§ WORK TO BE COMPLETED: Search the listing for the word "level". Copy every line where it is found.

· · ·

--- src/rtl/cred_pkg.sv ---
// Shared definitions for the credential lookup block: FSM encoding and
// default sentinel / guest IDs (sliced down to the configured ID width).
package cred_pkg;

    typedef enum logic [3:0] {
        S_IDLE    = 4'd0,
        S_ENTRY   = 4'd1,
        S_FETCH   = 4'd2,
        S_WAIT    = 4'd3,
        S_CATCH   = 4'd4,
        S_COMPARE = 4'd5,
        S_NEXT    = 4'd6,
        S_SESSION = 4'd7,
        S_LOCKOUT = 4'd8
    } state_t;

    localparam int          WAIT_W       = 4;
    localparam logic [63:0] END_MARK_DEF = '1;
    localparam logic [63:0] GUEST_ID_DEF = 64'h5973;

endpackage

--- src/rtl/cred_lookup_if.sv ---
// Keypad entry, ROM port and status bundle of cred_lookup.
// slave = the lookup block, master = keypad/ROM/host side.
interface cred_lookup_if #(
    parameter int DIGIT_W  = 4,
    parameter int DIGITS   = 4,
    parameter int ADDR_W   = 5,
    parameter int MAX_FAIL = 3
);
    localparam int IDW = DIGITS * DIGIT_W;
    localparam int FCW = $clog2(MAX_FAIL + 1);

    logic [DIGIT_W-1:0] digit_in;
    logic               digit_load;
    logic               clear;
    logic               logout;
    logic [ADDR_W-1:0]  rom_addr;
    logic [IDW-1:0]     rom_data;
    logic               matched;
    logic [ADDR_W-1:0]  player_id;
    logic               is_guest;
    logic               not_found;
    logic               locked;
    logic               busy;
    logic [FCW-1:0]     fail_cnt;

    modport slave (
        input  digit_in, digit_load, clear, logout, rom_data,
        output rom_addr, matched, player_id, is_guest, not_found, locked, busy, fail_cnt
    );

    modport master (
        output digit_in, digit_load, clear, logout, rom_data,
        input  rom_addr, matched, player_id, is_guest, not_found, locked, busy, fail_cnt
    );

endinterface

--- src/rtl/digit_collector.sv ---
// Collects DIGITS keypad digits MSB-first into one ID word and strobes
// done for one cycle when the last digit lands.
module digit_collector #(
    parameter int DIGITS  = 4,
    parameter int DIGIT_W = 4
) (
    input  logic                      clk,
    input  logic                      rst,
    input  logic                      en_i,
    input  logic                      load_i,
    input  logic                      clear_i,
    input  logic                      flush_i,
    input  logic [DIGIT_W-1:0]        digit_i,
    output logic [DIGITS*DIGIT_W-1:0] entry_o,
    output logic                      done_o
);
    localparam int             IDW      = DIGITS * DIGIT_W;
    localparam int             CW       = (DIGITS > 1) ? $clog2(DIGITS) : 1;
    localparam logic [IDW-1:0] TOP_MASK = IDW'({DIGIT_W{1'b1}}) << (IDW - DIGIT_W);

    logic [IDW-1:0] entry_q;
    logic [CW-1:0]  cnt_q;
    logic           done_q;
    logic [IDW-1:0] slot_mask;
    logic [IDW-1:0] slot_val;

    // Digit n occupies the n-th DIGIT_W slot counted down from the MSB.
    assign slot_mask = TOP_MASK >> (int'(cnt_q) * DIGIT_W);
    assign slot_val  = (IDW'(digit_i) << (IDW - DIGIT_W)) >> (int'(cnt_q) * DIGIT_W);

    always_ff @(posedge clk) begin
        if (!rst) begin
            entry_q <= '0;
            cnt_q   <= '0;
            done_q  <= 1'b0;
        end else begin
            done_q <= 1'b0;
            if (flush_i || (en_i && clear_i)) begin
                entry_q <= '0;
                cnt_q   <= '0;
            end else if (en_i && load_i) begin
                entry_q <= (entry_q & ~slot_mask) | slot_val;
                if (cnt_q == CW'(DIGITS - 1)) begin
                    cnt_q  <= '0;
                    done_q <= 1'b1;
                end else begin
                    cnt_q <= cnt_q + 1'b1;
                end
            end
        end
    end

    assign entry_o = entry_q;
    assign done_o  = done_q;

endmodule

--- src/rtl/cred_lookup.sv ---
// Credential lookup: collects a keypad ID, scans a fixed-latency ROM for it,
// and manages session, consecutive-failure count and timed lockout.
module cred_lookup
    import cred_pkg::*;
#(
    parameter int DIGITS   = 4,
    parameter int DIGIT_W  = 4,
    parameter int ADDR_W   = 5,
    parameter int ROM_LAT  = 3,
    parameter int MAX_FAIL = 3,
    parameter int LOCK_CYC = 1000,
    parameter logic [DIGITS*DIGIT_W-1:0] END_MARK = END_MARK_DEF[DIGITS*DIGIT_W-1:0],
    parameter logic [DIGITS*DIGIT_W-1:0] GUEST_ID = GUEST_ID_DEF[DIGITS*DIGIT_W-1:0]
) (
    input  logic          clk,
    input  logic          rst,
    cred_lookup_if.slave  bus
);
    localparam int IDW  = DIGITS * DIGIT_W;
    localparam int FCW  = $clog2(MAX_FAIL + 1);
    localparam int LK_W = $clog2(LOCK_CYC + 1);

    state_t             state_q;
    logic [ADDR_W-1:0]  rom_addr_q;
    logic [IDW-1:0]     row_q;
    logic [WAIT_W-1:0]  wait_q;
    logic [LK_W-1:0]    lock_q;
    logic [FCW-1:0]     fail_cnt_q;
    logic [FCW-1:0]     fail_cnt_d;
    logic               matched_q;
    logic [ADDR_W-1:0]  player_id_q;
    logic               is_guest_q;
    logic               not_found_q;
    logic               locked_q;
    logic               busy_q;
    logic [IDW-1:0]     entry;
    logic               entry_done;

    function automatic logic [FCW-1:0] sat_inc(input logic [FCW-1:0] v);
        return (v == FCW'(MAX_FAIL)) ? v : v + FCW'(1);
    endfunction

    assign fail_cnt_d = sat_inc(fail_cnt_q);

    // The done strobe is held off once the ID is complete so stray loads
    // in the hand-off cycle cannot overwrite the first digit.
    digit_collector #(
        .DIGITS  (DIGITS),
        .DIGIT_W (DIGIT_W)
    ) u_collect (
        .clk     (clk),
        .rst     (rst),
        .en_i    ((state_q == S_ENTRY) && !entry_done),
        .load_i  (bus.digit_load),
        .clear_i (bus.clear),
        .flush_i (state_q == S_IDLE),
        .digit_i (bus.digit_in),
        .entry_o (entry),
        .done_o  (entry_done)
    );

    always_ff @(posedge clk) begin
        if (!rst) begin
            state_q     <= S_IDLE;
            rom_addr_q  <= '0;
            wait_q      <= '0;
            lock_q      <= '0;
            fail_cnt_q  <= '0;
            matched_q   <= 1'b0;
            player_id_q <= '0;
            is_guest_q  <= 1'b0;
            not_found_q <= 1'b0;
            locked_q    <= 1'b0;
            busy_q      <= 1'b0;
        end else begin
            not_found_q <= 1'b0;
            case (state_q)
                S_IDLE: begin
                    rom_addr_q  <= '0;
                    matched_q   <= 1'b0;
                    player_id_q <= '0;
                    is_guest_q  <= 1'b0;
                    locked_q    <= 1'b0;
                    busy_q      <= 1'b0;
                    state_q     <= S_ENTRY;
                end
                S_ENTRY: begin
                    if (entry_done) begin
                        busy_q  <= 1'b1;
                        state_q <= S_FETCH;
                    end
                end
                S_FETCH: begin
                    wait_q  <= WAIT_W'(ROM_LAT - 1);
                    state_q <= S_WAIT;
                end
                S_WAIT: begin
                    if (wait_q == '0) state_q <= S_CATCH;
                    else              wait_q  <= wait_q - 1'b1;
                end
                S_CATCH: begin
                    row_q   <= bus.rom_data;
                    state_q <= S_COMPARE;
                end
                S_COMPARE: begin
                    // The sentinel row is never a credential, even if typed in.
                    if ((row_q == entry) && (row_q != END_MARK)) begin
                        matched_q   <= 1'b1;
                        player_id_q <= rom_addr_q;
                        is_guest_q  <= (row_q == GUEST_ID);
                        fail_cnt_q  <= '0;
                        busy_q      <= 1'b0;
                        state_q     <= S_SESSION;
                    end else begin
                        state_q <= S_NEXT;
                    end
                end
                S_NEXT: begin
                    if ((row_q == END_MARK) || (rom_addr_q == '1)) begin
                        not_found_q <= 1'b1;
                        fail_cnt_q  <= fail_cnt_d;
                        busy_q      <= 1'b0;
                        if (fail_cnt_d == FCW'(MAX_FAIL)) begin
                            locked_q <= 1'b1;
                            lock_q   <= LK_W'(LOCK_CYC - 1);
                            state_q  <= S_LOCKOUT;
                        end else begin
                            state_q <= S_IDLE;
                        end
                    end else begin
                        rom_addr_q <= rom_addr_q + 1'b1;
                        state_q    <= S_FETCH;
                    end
                end
                S_SESSION: begin
                    if (bus.logout) state_q <= S_IDLE;
                end
                S_LOCKOUT: begin
                    if (lock_q == '0) begin
                        locked_q   <= 1'b0;
                        fail_cnt_q <= '0;
                        state_q    <= S_IDLE;
                    end else begin
                        lock_q <= lock_q - 1'b1;
                    end
                end
                default: begin
                    state_q     <= S_IDLE;
                    rom_addr_q  <= '0;
                    wait_q      <= '0;
                    lock_q      <= '0;
                    fail_cnt_q  <= '0;
                    matched_q   <= 1'b0;
                    player_id_q <= '0;
                    is_guest_q  <= 1'b0;
                    locked_q    <= 1'b0;
                    busy_q      <= 1'b0;
                end
            endcase
        end
    end

    assign bus.rom_addr  = rom_addr_q;
    assign bus.matched   = matched_q;
    assign bus.player_id = player_id_q;
    assign bus.is_guest  = is_guest_q;
    assign bus.not_found = not_found_q;
    assign bus.locked    = locked_q;
    assign bus.busy      = busy_q;
    assign bus.fail_cnt  = fail_cnt_q;

endmodule
--- src/flat_wrapper.sv ---
// flat-port wrapper written by rule: the top's interface ports become plain ports
module cred_lookup_flat import cred_pkg::*;
#(
    parameter int DIGITS   = 4,
    parameter int DIGIT_W  = 4,
    parameter int ADDR_W   = 5,
    parameter int ROM_LAT  = 3,
    parameter int MAX_FAIL = 3,
    parameter int LOCK_CYC = 1000,
    parameter logic [DIGITS*DIGIT_W-1:0] END_MARK = END_MARK_DEF[DIGITS*DIGIT_W-1:0],
    parameter logic [DIGITS*DIGIT_W-1:0] GUEST_ID = GUEST_ID_DEF[DIGITS*DIGIT_W-1:0]
)
  (clk, rst, bus_digit_in, bus_digit_load, bus_clear, bus_logout, bus_rom_data, bus_rom_addr, bus_matched, bus_player_id, bus_is_guest, bus_not_found, bus_locked, bus_busy, bus_fail_cnt);
  cred_lookup_if #(.DIGIT_W(DIGIT_W), .DIGITS(DIGITS), .ADDR_W(ADDR_W), .MAX_FAIL(MAX_FAIL)) bus_i ();
  input  logic clk;
  input  logic rst;
  input wire logic [$bits(bus_i.digit_in)-1:0] bus_digit_in;
  input wire logic [$bits(bus_i.digit_load)-1:0] bus_digit_load;
  input wire logic [$bits(bus_i.clear)-1:0] bus_clear;
  input wire logic [$bits(bus_i.logout)-1:0] bus_logout;
  input wire logic [$bits(bus_i.rom_data)-1:0] bus_rom_data;
  output wire logic [$bits(bus_i.rom_addr)-1:0] bus_rom_addr;
  output wire logic [$bits(bus_i.matched)-1:0] bus_matched;
  output wire logic [$bits(bus_i.player_id)-1:0] bus_player_id;
  output wire logic [$bits(bus_i.is_guest)-1:0] bus_is_guest;
  output wire logic [$bits(bus_i.not_found)-1:0] bus_not_found;
  output wire logic [$bits(bus_i.locked)-1:0] bus_locked;
  output wire logic [$bits(bus_i.busy)-1:0] bus_busy;
  output wire logic [$bits(bus_i.fail_cnt)-1:0] bus_fail_cnt;
  assign bus_i.digit_in = bus_digit_in;
  assign bus_i.digit_load = bus_digit_load;
  assign bus_i.clear = bus_clear;
  assign bus_i.logout = bus_logout;
  assign bus_i.rom_data = bus_rom_data;
  assign bus_rom_addr = bus_i.rom_addr;
  assign bus_matched = bus_i.matched;
  assign bus_player_id = bus_i.player_id;
  assign bus_is_guest = bus_i.is_guest;
  assign bus_not_found = bus_i.not_found;
  assign bus_locked = bus_i.locked;
  assign bus_busy = bus_i.busy;
  assign bus_fail_cnt = bus_i.fail_cnt;
  cred_lookup #(.DIGITS(DIGITS), .DIGIT_W(DIGIT_W), .ADDR_W(ADDR_W), .ROM_LAT(ROM_LAT), .MAX_FAIL(MAX_FAIL), .LOCK_CYC(LOCK_CYC), .END_MARK(END_MARK), .GUEST_ID(GUEST_ID)) u_core (.clk(clk), .rst(rst), .bus(bus_i));
endmodule
--- config.mk ---
export PLATFORM = sky130hd
export DESIGN_NAME = cred_lookup_flat
export DESIGN_NICKNAME = d
export VERILOG_FILES = /design/src/rtl/cred_pkg.sv /design/src/rtl/cred_lookup_if.sv /design/src/rtl/digit_collector.sv /design/src/rtl/cred_lookup.sv /design/src/flat_wrapper.sv
export SDC_FILE = /design/constraint.sdc
export NUM_CORES = 1
export LEC_CHECK = 0
export ABC_AREA = 0
export BUFFER_PORTS_ARGS = -buffer_cell sky130_fd_sc_hd__buf_2
export CAP_MARGIN = 10
export CORE_MARGIN = 2
export CORE_UTILIZATION = 58
export CTS_CLUSTER_SIZE = 8
export DETAILED_ROUTE_END_ITERATION = 10
export PLACE_DENSITY = 0.77
export REMOVE_ABC_BUFFERS = 1
export SKIP_LAST_GASP = 1
export SLEW_MARGIN = 25
export SYNTH_ARGS = -nofsm -noshare
export SYNTH_HDL_FRONTEND = slang
export SYNTH_HIERARCHICAL = 1
export SYNTH_SLANG_ARGS = --single-unit
--- constraint.sdc ---
create_clock -name clk -period 2.5 [get_ports clk]
set_input_delay 0.5 -clock clk [delete_from_list [all_inputs] [get_ports clk]]
set_output_delay 0.5 -clock clk [all_outputs]
set_load 0.005 [all_outputs]
* After elaboration in Yosys (flattened, before gate mapping)
Index checks and enable logic that the tools add are counted.
** Word-level totals
- Bits in registers :: 70
- Latch bits :: 0
- Bits in writable memories :: 0
- Memory bits (read-only) :: 0
- Input bits :: 25
- Output and inout port bits :: 17
- Memories :: 0
** Operators by class
- Add/subtract/negate cells :: 5
- Multiply operators :: 0
- Divide/modulo/power cells :: 0
- Magnitude comparators :: 0
- Eq/ne operators :: 26
- Shifts and indexed selects :: 2
- Mux-type cells :: 38
- Bitwise gates (word level) :: 12
- Reductions and logical operators :: 29
** Operators with widths (count)
- $pmux 4 s9 :: 1
- $mux 10 :: 3
- $pmux 10 s3 :: 1
- $mux 4 :: 7
- $reduce_or 7->1 :: 4
- $pmux 5 s2 :: 2
- $reduce_and 4->1 :: 5
- $and 16x16->16 :: 1
- $eq 16x15->1 const B :: 1
- $eq 16x16->1 :: 1
- $eq 16x16->1 const B :: 1
- $eq 4x3->1 const B :: 4
- $ne 16x16->1 const B :: 1
- $not 16->16 :: 1
- $or 16x16->16 :: 1
- $shr 16x4->16 :: 1
- $shr 16x4->16 const A :: 1
- $pmux 4 s3 :: 1
- $reduce_or 6->1 :: 2
- $mux 1 :: 11
- $logic_not 10->1 :: 1
- $mux 2 :: 5
- $mux 5 :: 2
- $ne 2x1->1 const B :: 5
- 23 further kinds :: 49

* Longest topological paths before layout
Gate-level depths: netlist (run 1).
- Depth in word-level cells :: 6
- Gate-level depth with buffers :: 9
- Depth with buffers taken out :: 9

* Hierarchy
The synthesis (run 1) kept the hierarchy.
** By module, submodules not included
- cred_lookup :: times used 1, cells an instance 296, area each 2697.6 µm²
- digit_collector :: times used 1, cells an instance 78, area each 773.2 µm²

* Least setup slack after synthesis (run 1)
OpenSTA, ideal clock, no wires.
- Path type :: reg2reg
- Start point :: register u_core.rom_addr_q[0], in the netlist u_core/bus.rom_addr[0]
- End point :: register u_core.rom_addr_q[3], in the netlist u_core/bus.rom_addr[3]
- Data arrival time :: 1.777 ns
- Required time :: 2.383 ns
- Path slack :: 0.606 ns
- Stages on the path, launching flop included :: 10
- Period minus slack after synthesis :: 1.894 ns
- Path through :: dfxtp_1 ha_1 and3_1 ha_1 inv_1 o41ai_4 o21ai_1 nand4_1 xor2_1 nor2_1
** Between the ends
- Cells in the longest elaborated chain, start to end :: 4
- Elaborated cells between the ends (all ways) :: 7
** RTL lines
- start: declaration :: RTL line cred_lookup.sv:24 : logic [ADDR_W-1:0] rom_addr_q;
- start signal: assignment :: RTL line cred_lookup.sv:131 : rom_addr_q <= rom_addr_q + 1'b1;
- parallel branches: the longest is 4 deep, another holds $add 5x1->5
Several ways; the timed one is not identified. The select of a mux whose other input is x is not followed.
A chain may end at the register's enable or synchronous reset.

* Worst setup path in the final report (run 1)
Ends and elaborated chain as after synthesis.

==> flow_metrics.tcl, run 1 <==
set metrics [dict create \
    status "finished clean" \
    worstMarginPinSlew_ps 585 \
    yosysMostFrequentCell "dfxtp_1" \
    wl_met1_um 3660 \
    first_pass_iters 5 \
    clockPowerShare 0.375 \
    path_clk_slew_ps 70 \
    drive_above_1_share 0.191 \
    gp_congestion 0.888 \
    syn-cell-area_sq_mm 0.00347 \
    dp_hpwl_um 5660 \
    cp_slowest_cell "o21ai_1" \
    via_per_inst 6.03 \
    final_max_slew_viol_count 0 \
    swShare 0.265 \
    wl_per_cell_um 16.0 \
    synth_cell_types 57 \
    worstSkewPairLatency_ps 350 \
    worstPathArrival_ps 2470 \
    fill_cells 465 \
    synth.avg_cell_area_sq_um 9.28 \
    drv_cap 0 \
    ant_nets 0 \
    max_freq_mhz 447 \
    power.net_switching_mw 0.667 \
    pwr-share-seq 0.489 \
    grt_pass1_vias 2752 \
    io_buffers 41 \
    period_needed_ps 2240 \
    area_delta_synth_final_pct 14.2 \
    pwr_density_cell_mw_per_mm2 635 \
    clock-root-buffer "clkbuf_8" \
    rsz0062_at_grt "no" \
    htreeDepth 3 \
    synth-seq-cells 70 \
    path_cells "ha_1, and3_1, ha_1, inv_1, o41ai_4, o21ai_1, nand4_1, xor2_1, nor2_1" \
    wl_met3_um 450 \
    synthArstFlopShare 0 \
    synth-warning-count 6 \
    top_layer "met4" \
    crit_path_frequent_cell "ha_1" \
    core-area_sq_mm 0.00585 \
    cp_data_required_time_ps 2740 \
    fin_nets 452 \
    synth_edf_count 16 \
    start_util 0.593 \
    cp_max_fo 7 \
    io_pins 42 \
    drtIter0Drc 233 \
    die_h_um 81.4 \
    hold_viol_final 0 \
    crit_path_start_kind "register" \
    cts_made_buffers 9 \
    yosysTopAreaCellShare 0.311 \
    path_delay_family "compound AO/OA/AOI/OAI gates" \
    path_buf_inv 1 \
    overflow 0 \
    ir_drop_mv 0.435 \
    p_int_mw 1.85 \
    cts_tree "built" \
    finalSetupViolations 0 \
    finalCritPeriodShare 0.896 \
    grt_pass1_wl_um 13100 \
    antennaDiodeCount 0 \
    vias 3004 \
    place_area_sq_mm 0.00375 \
    clock_sinks 70 \
    drc 0 \
    wl_met2_um 3740 \
    slew_headroom 0.609 \
    cts_setup_buffers 0 \
    placementRows 28 \
    critical_path_class "reg -> reg" \
    fin_area_sq_mm 0.00396 \
    skew_ps 15.7 \
    synthCells 374 \
    yosys-top-cells-area "dfxtp_1, edfxtp_1, nor2_1, xor2_1, a22oi_1" \
    leakage_nw 1.61 \
    grt_usage 0.257 \
    fp.dieW_um 81.4 \
    critPathMaxStageDelay_ps 500 \
    cp-end-kind "register" \
    yosysSeqAreaShare 0.450 \
    synth_common_cells "dfxtp_1, nor2_1, nand2_1" \
    grt_start_max_net_pins 27 \
    comb_power_share 0.136 \
    grt_antenna_before_repair 0 \
    clock_path_buffers 2 \
    post-route-util 0.677 \
    min_path_type "in -> reg" \
    ctsResizeCount 0 \
    yosys.area.top_type "dfxtp_1" \
    yosys_most_used_dff "dfxtp_1" \
    finalSetupTns_ps 0 \
    hold_buffers 0 \
    drt_wl_total_um 7960 \
    dieArea_sq_mm 0.00662 \
]
-- placed cells by master, fill, tap and decap left out, drive strengths merged, types with 3 or more instances in the layout --
| cell type | instances |
|---|---|
| a22oi | 16 |
| and3 | 7 |
| dfxtp | 54 |
| xor2 | 21 |
| a41oi | 3 |
| o31ai | 4 |
| inv | 13 |
| a21oi | 13 |
| nand2 | 32 |
| nor4 | 8 |
| nand4 | 9 |
| edfxtp | 16 |
| o211ai | 4 |
| xnor2 | 4 |
| buf | 50 |
| clkbuf | 11 |
| nand3 | 13 |
| o21ai | 19 |
| nor2b | 3 |
| a31oi | 7 |
| mux2i | 11 |
| clkinv | 4 |
| nor3 | 11 |
| nor2 | 50 |
| ha | 9 |
| a211oi | 3 |
-- final timing paths --
kind / start / to / slack (ps) / cells after the start
hold / removal: bus_rom_data[2] / u_core/row_q[2]$_DFFE_PP_ / 330 / 1
hold reg to reg: u_core/bus.player_id[3]$_SDFFE_PN0P_ / u_core/bus.player_id[3]$_SDFFE_PN0P_ / 460 / 2
setup / recovery: u_core/bus.rom_addr[0]$_SDFFE_PN0P_ / u_core/bus.rom_addr[3]$_SDFFE_PN0P_ / 260 / 9
setup reg to reg: u_core/bus.rom_addr[0]$_SDFFE_PN0P_ / u_core/bus.rom_addr[3]$_SDFFE_PN0P_ / 260 / 9
-- cells by family (layout without fill, tap and decap cells) --
family          Yosys count  in the layout  synth area share
fa+ha+maj                 9              9            0.0324
xor+xnor                 25             25            0.0631
flops                    70             70             0.450
buf+inv                  30             79            0.0378
simple gates            147            147             0.217
compound gates           82             82             0.168
mux                      11             11            0.0317
-- routing by layer --
layer,track usage,vias up
met5,0,-
met4,0.0932,0
met3,0.0444,11
met2,0.411,119
met1,0.348,1419
li1,-,1455
-- through the flow --
stage	std cells	power, mW	setup WS [ps]	hold slack (ps)
6_report	498	2.52	261	332
5_1_grt	498	2.62	134	321
4_1_cts	498	2.54	275	319
3_5_place_dp	482	1.59	298	452
3_3_place_gp	482	1.58	404	445
2_1_floorplan	357	1.48	537	453
-- power groups by stage --
| stage | sequential [mW] | combinational [mW] | clock (mW) |
|---|---|---|---|
| after CTS | 1.23 | 0.338 | 0.971 |
| final | 1.23 | 0.342 | 0.942 |
| after global routing | 1.24 | 0.376 | 1.01 |
| after global placement | 1.25 | 0.327 | 0 |
| after floorplan | 1.25 | 0.227 | 0 |
| after detailed placement | 1.26 | 0.335 | 0 |
-- final cells by class --
type | instances | area, sq um | share of cell area
multi-input combinational | 274 | 1780 | 0.449
sequential | 70 | 1560 | 0.394
timing repair buffer | 50 | 273 | 0.0688
clock buffer | 11 | 153 | 0.0385
tap | 75 | 93.8 | 0.0237
clock inverter | 5 | 55.1 | 0.0139
inverter | 13 | 48.8 | 0.0123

· · ·

§ RESPONSE TO THE EXERCISE:
** Word-level totals
- Bitwise gates (word level) :: 12
Gate-level depths: netlist (run 1).
- Depth in word-level cells :: 6
- Gate-level depth with buffers :: 9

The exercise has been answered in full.